Annotation Name: Description:
bootc.coreos.io/baseDir The base directory where each file in the ConfigMap will be created, e.g. /etc. This is required because the ConfigMap spec does not allow slashes in the name portion of the files it creates.
bootc.coreos.io/baseDirMode The octal file mode (0755, 0644, etc.) that the deepest directory in the path should have. Given /etc/a/deeply/nested/base, this would affect the ./base portion of the directory mode.
bootc.coreos.io/fileMode The octal file mode that each file in the ConfigMap should be created with (e.g., 0755, 0644, etc.). Additional file modes such as sticky bit, executable, et. al. should be supported. If multiple files within the same directory need to have different modes, more than one ConfigMap will be needed.
bootc.coreos.io/userOwner The username or UID of the file's owner.
bootc.coreos.io/groupOwner The group name or GID of the file's owner.
cgwalters commented 6 months ago

(From an organizational perspective note bootc is part of the containers/ GH org, not coreos/)

bootc.coreos.io/baseDir

Right, this one already exists in the WIP code...I think maybe what we should do is make a shared hackmd doc and refine it into a spec, then update the first comment here or so?

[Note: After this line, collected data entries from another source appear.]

==> config.mk <==
export PLATFORM = sky130hd
export DESIGN_NAME = rsp_receiver
export DESIGN_NICKNAME = d
export VERILOG_FILES = /design/src/rtl/rsp_receiver.sv
export SDC_FILE = /design/constraint.sdc
export NUM_CORES = 1
export LEC_CHECK = 0
export BUFFER_PORTS_ARGS = -buffer_cell sky130_fd_sc_hd__buf_4
export CORE_MARGIN = 5
export CORE_UTILIZATION = 47
export CTS_BUF_LIST = sky130_fd_sc_hd__clkbuf_2 sky130_fd_sc_hd__clkbuf_4 sky130_fd_sc_hd__clkbuf_8
export DETAILED_ROUTE_END_ITERATION = 8
export PLACE_DENSITY = 0.65
export SLEW_MARGIN = 20
export SYNTH_ARGS = -nofsm -noshare
export SYNTH_HDL_FRONTEND = slang
export SYNTH_SLANG_ARGS = --single-unit
==> constraint.sdc <==
create_clock -name clk_i -period 15.45 [get_ports clk_i]
set_input_delay 4.635 -clock clk_i [delete_from_list [all_inputs] [get_ports clk_i]]
set_output_delay 4.635 -clock clk_i [all_outputs]
set_load 0.02 [all_outputs]
==> src/rtl/rsp_receiver.sv <==
// SD card CMD-line response receiver: waits for the start bit, shifts in a 48- or 136-bit
// frame, checks CRC7, index and end bit, and reports the result with a one-cycle done pulse.
module rsp_receiver #(
    parameter int TimeoutCycles = 64
) (
    input  logic         clk_i,
    input  logic         rst_i,
    input  logic         sd_clk_en_i,
    input  logic         sd_cmd_i,
    input  logic         start_i,
    input  logic         abort_i,
    input  logic         long_rsp_i,
    input  logic         index_check_en_i,
    input  logic         crc_check_en_i,
    input  logic [5:0]   expected_index_i,
    output logic         busy_o,
    output logic         done_o,
    output logic [119:0] rsp_o,
    output logic [5:0]   rsp_index_o,
    output logic         timeout_err_o,
    output logic         crc_err_o,
    output logic         end_bit_err_o,
    output logic         index_err_o
);

    localparam int TW = $clog2(TimeoutCycles + 1);
    localparam logic [TW-1:0] TimeoutLast = TW'(TimeoutCycles - 1);

    typedef enum logic [1:0] {IDLE, WAIT_START, RECEIVE, DONE} state_t;

    state_t          state;
    logic [TW-1:0]   timeout_cnt;
    logic [7:0]      bit_cnt;
    logic [132:0]    shreg;
    logic [6:0]      crc;
    logic            long_q;
    logic            index_en_q;
    logic            crc_en_q;
    logic [5:0]      exp_index_q;

    // Frame as it stands once the bit currently on the line is included; bit 0 is the end bit.
    logic [133:0]    frame;
    logic            crc_fb;
    logic [6:0]      crc_next;
    logic            crc_in_range;
    logic [5:0]      idx_field;
    logic [119:0]    rsp_field;

    assign frame        = {shreg, sd_cmd_i};
    assign crc_fb       = crc[6] ^ sd_cmd_i;
    assign crc_next     = {crc[5:3], crc[2] ^ crc_fb, crc[1:0], crc_fb};
    // The start bit is never fed in: it is always 0, which leaves a zero CRC unchanged.
    assign crc_in_range = (bit_cnt >= 8'd8) && (bit_cnt <= 8'd127);
    assign idx_field    = long_q ? frame[133:128] : frame[45:40];
    assign rsp_field    = long_q ? frame[127:8] : {88'b0, frame[39:8]};

    // NOTE: sequential state uses non-blocking assignments only, so every register samples
    // the pre-edge values and evaluation order inside the block does not matter.
    always_ff @(posedge clk_i or posedge rst_i) begin
        if (rst_i) begin
            // NOTE: the shift register is plain flops, not a RAM, so it is reset along with
            // the rest; a frame cut by reset can never leak into the next response.
            state         <= IDLE;
            timeout_cnt   <= '0;
            bit_cnt       <= '0;
            shreg         <= '0;
            crc           <= '0;
            long_q        <= 1'b0;
            index_en_q    <= 1'b0;
            crc_en_q      <= 1'b0;
            exp_index_q   <= '0;
            busy_o        <= 1'b0;
            done_o        <= 1'b0;
            rsp_o         <= '0;
            rsp_index_o   <= '0;
            timeout_err_o <= 1'b0;
            crc_err_o     <= 1'b0;
            end_bit_err_o <= 1'b0;
            index_err_o   <= 1'b0;
        end else if (abort_i) begin
            state         <= IDLE;
            busy_o        <= 1'b0;
            done_o        <= 1'b0;
            timeout_err_o <= 1'b0;
            crc_err_o     <= 1'b0;
            end_bit_err_o <= 1'b0;
            index_err_o   <= 1'b0;
        end else begin
            done_o <= 1'b0;
            case (state)
                IDLE: begin
                    if (start_i) begin
                        long_q        <= long_rsp_i;
                        index_en_q    <= index_check_en_i;
                        crc_en_q      <= crc_check_en_i;
                        exp_index_q   <= expected_index_i;
                        timeout_cnt   <= '0;
                        bit_cnt       <= '0;
                        shreg         <= '0;
                        crc           <= '0;
                        rsp_o         <= '0;
                        rsp_index_o   <= '0;
                        timeout_err_o <= 1'b0;
                        crc_err_o     <= 1'b0;
                        end_bit_err_o <= 1'b0;
                        index_err_o   <= 1'b0;
                        busy_o        <= 1'b1;
                        state         <= WAIT_START;
                    end
                end

                WAIT_START: begin
                    if (sd_clk_en_i) begin
                        if (!sd_cmd_i) begin
                            bit_cnt <= long_q ? 8'd134 : 8'd46;
                            state   <= RECEIVE;
                        end else if (timeout_cnt == TimeoutLast) begin
                            timeout_err_o <= 1'b1;
                            busy_o        <= 1'b0;
                            done_o        <= 1'b1;
                            state         <= DONE;
                        end else begin
                            timeout_cnt <= timeout_cnt + 1'b1;
                        end
                    end
                end

                RECEIVE: begin
                    if (sd_clk_en_i) begin
                        shreg <= frame[132:0];
                        if (crc_in_range) begin
                            crc <= crc_next;
                        end
                        if (bit_cnt == 8'd0) begin
                            rsp_o         <= rsp_field;
                            rsp_index_o   <= idx_field;
                            crc_err_o     <= crc_en_q && (crc != frame[7:1]);
                            index_err_o   <= index_en_q && !long_q && (idx_field != exp_index_q);
                            end_bit_err_o <= !sd_cmd_i;
                            busy_o        <= 1'b0;
                            done_o        <= 1'b1;
                            state         <= DONE;
                        end else begin
                            bit_cnt <= bit_cnt - 1'b1;
                        end
                    end
                end

                DONE: begin
                    state <= IDLE;
                end

                default: begin
                    state <= IDLE;
                end
            endcase
        end
    end

endmodule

As far as the other metadata...maybe. So far, there hasn't been a use case for it in Kubernetes, right? I think specifically having executables in configmaps is probably something we should think of as an anti-pattern - we have container images for that. This reduces the need significantly for fileMode. The use cases for user/group owners also seem like they need very specific motivation.

arewm commented 3 weeks ago

To flesh this out a bit more, bootc upgrade would check for updates to these things too.

Would it make sense to enable only the configmap to be updated without updating the bootc image as well or would these actions/lifecycles be bound together somehow?

Would you be able to use an image manifest to store the config maps with the config descriptor could be used to describe how all of the layers should be applied to the file system?

These could then be customized per-architecture and distributed as an image index so a configuration file could be applied to the bootc installations regardless of the architecture.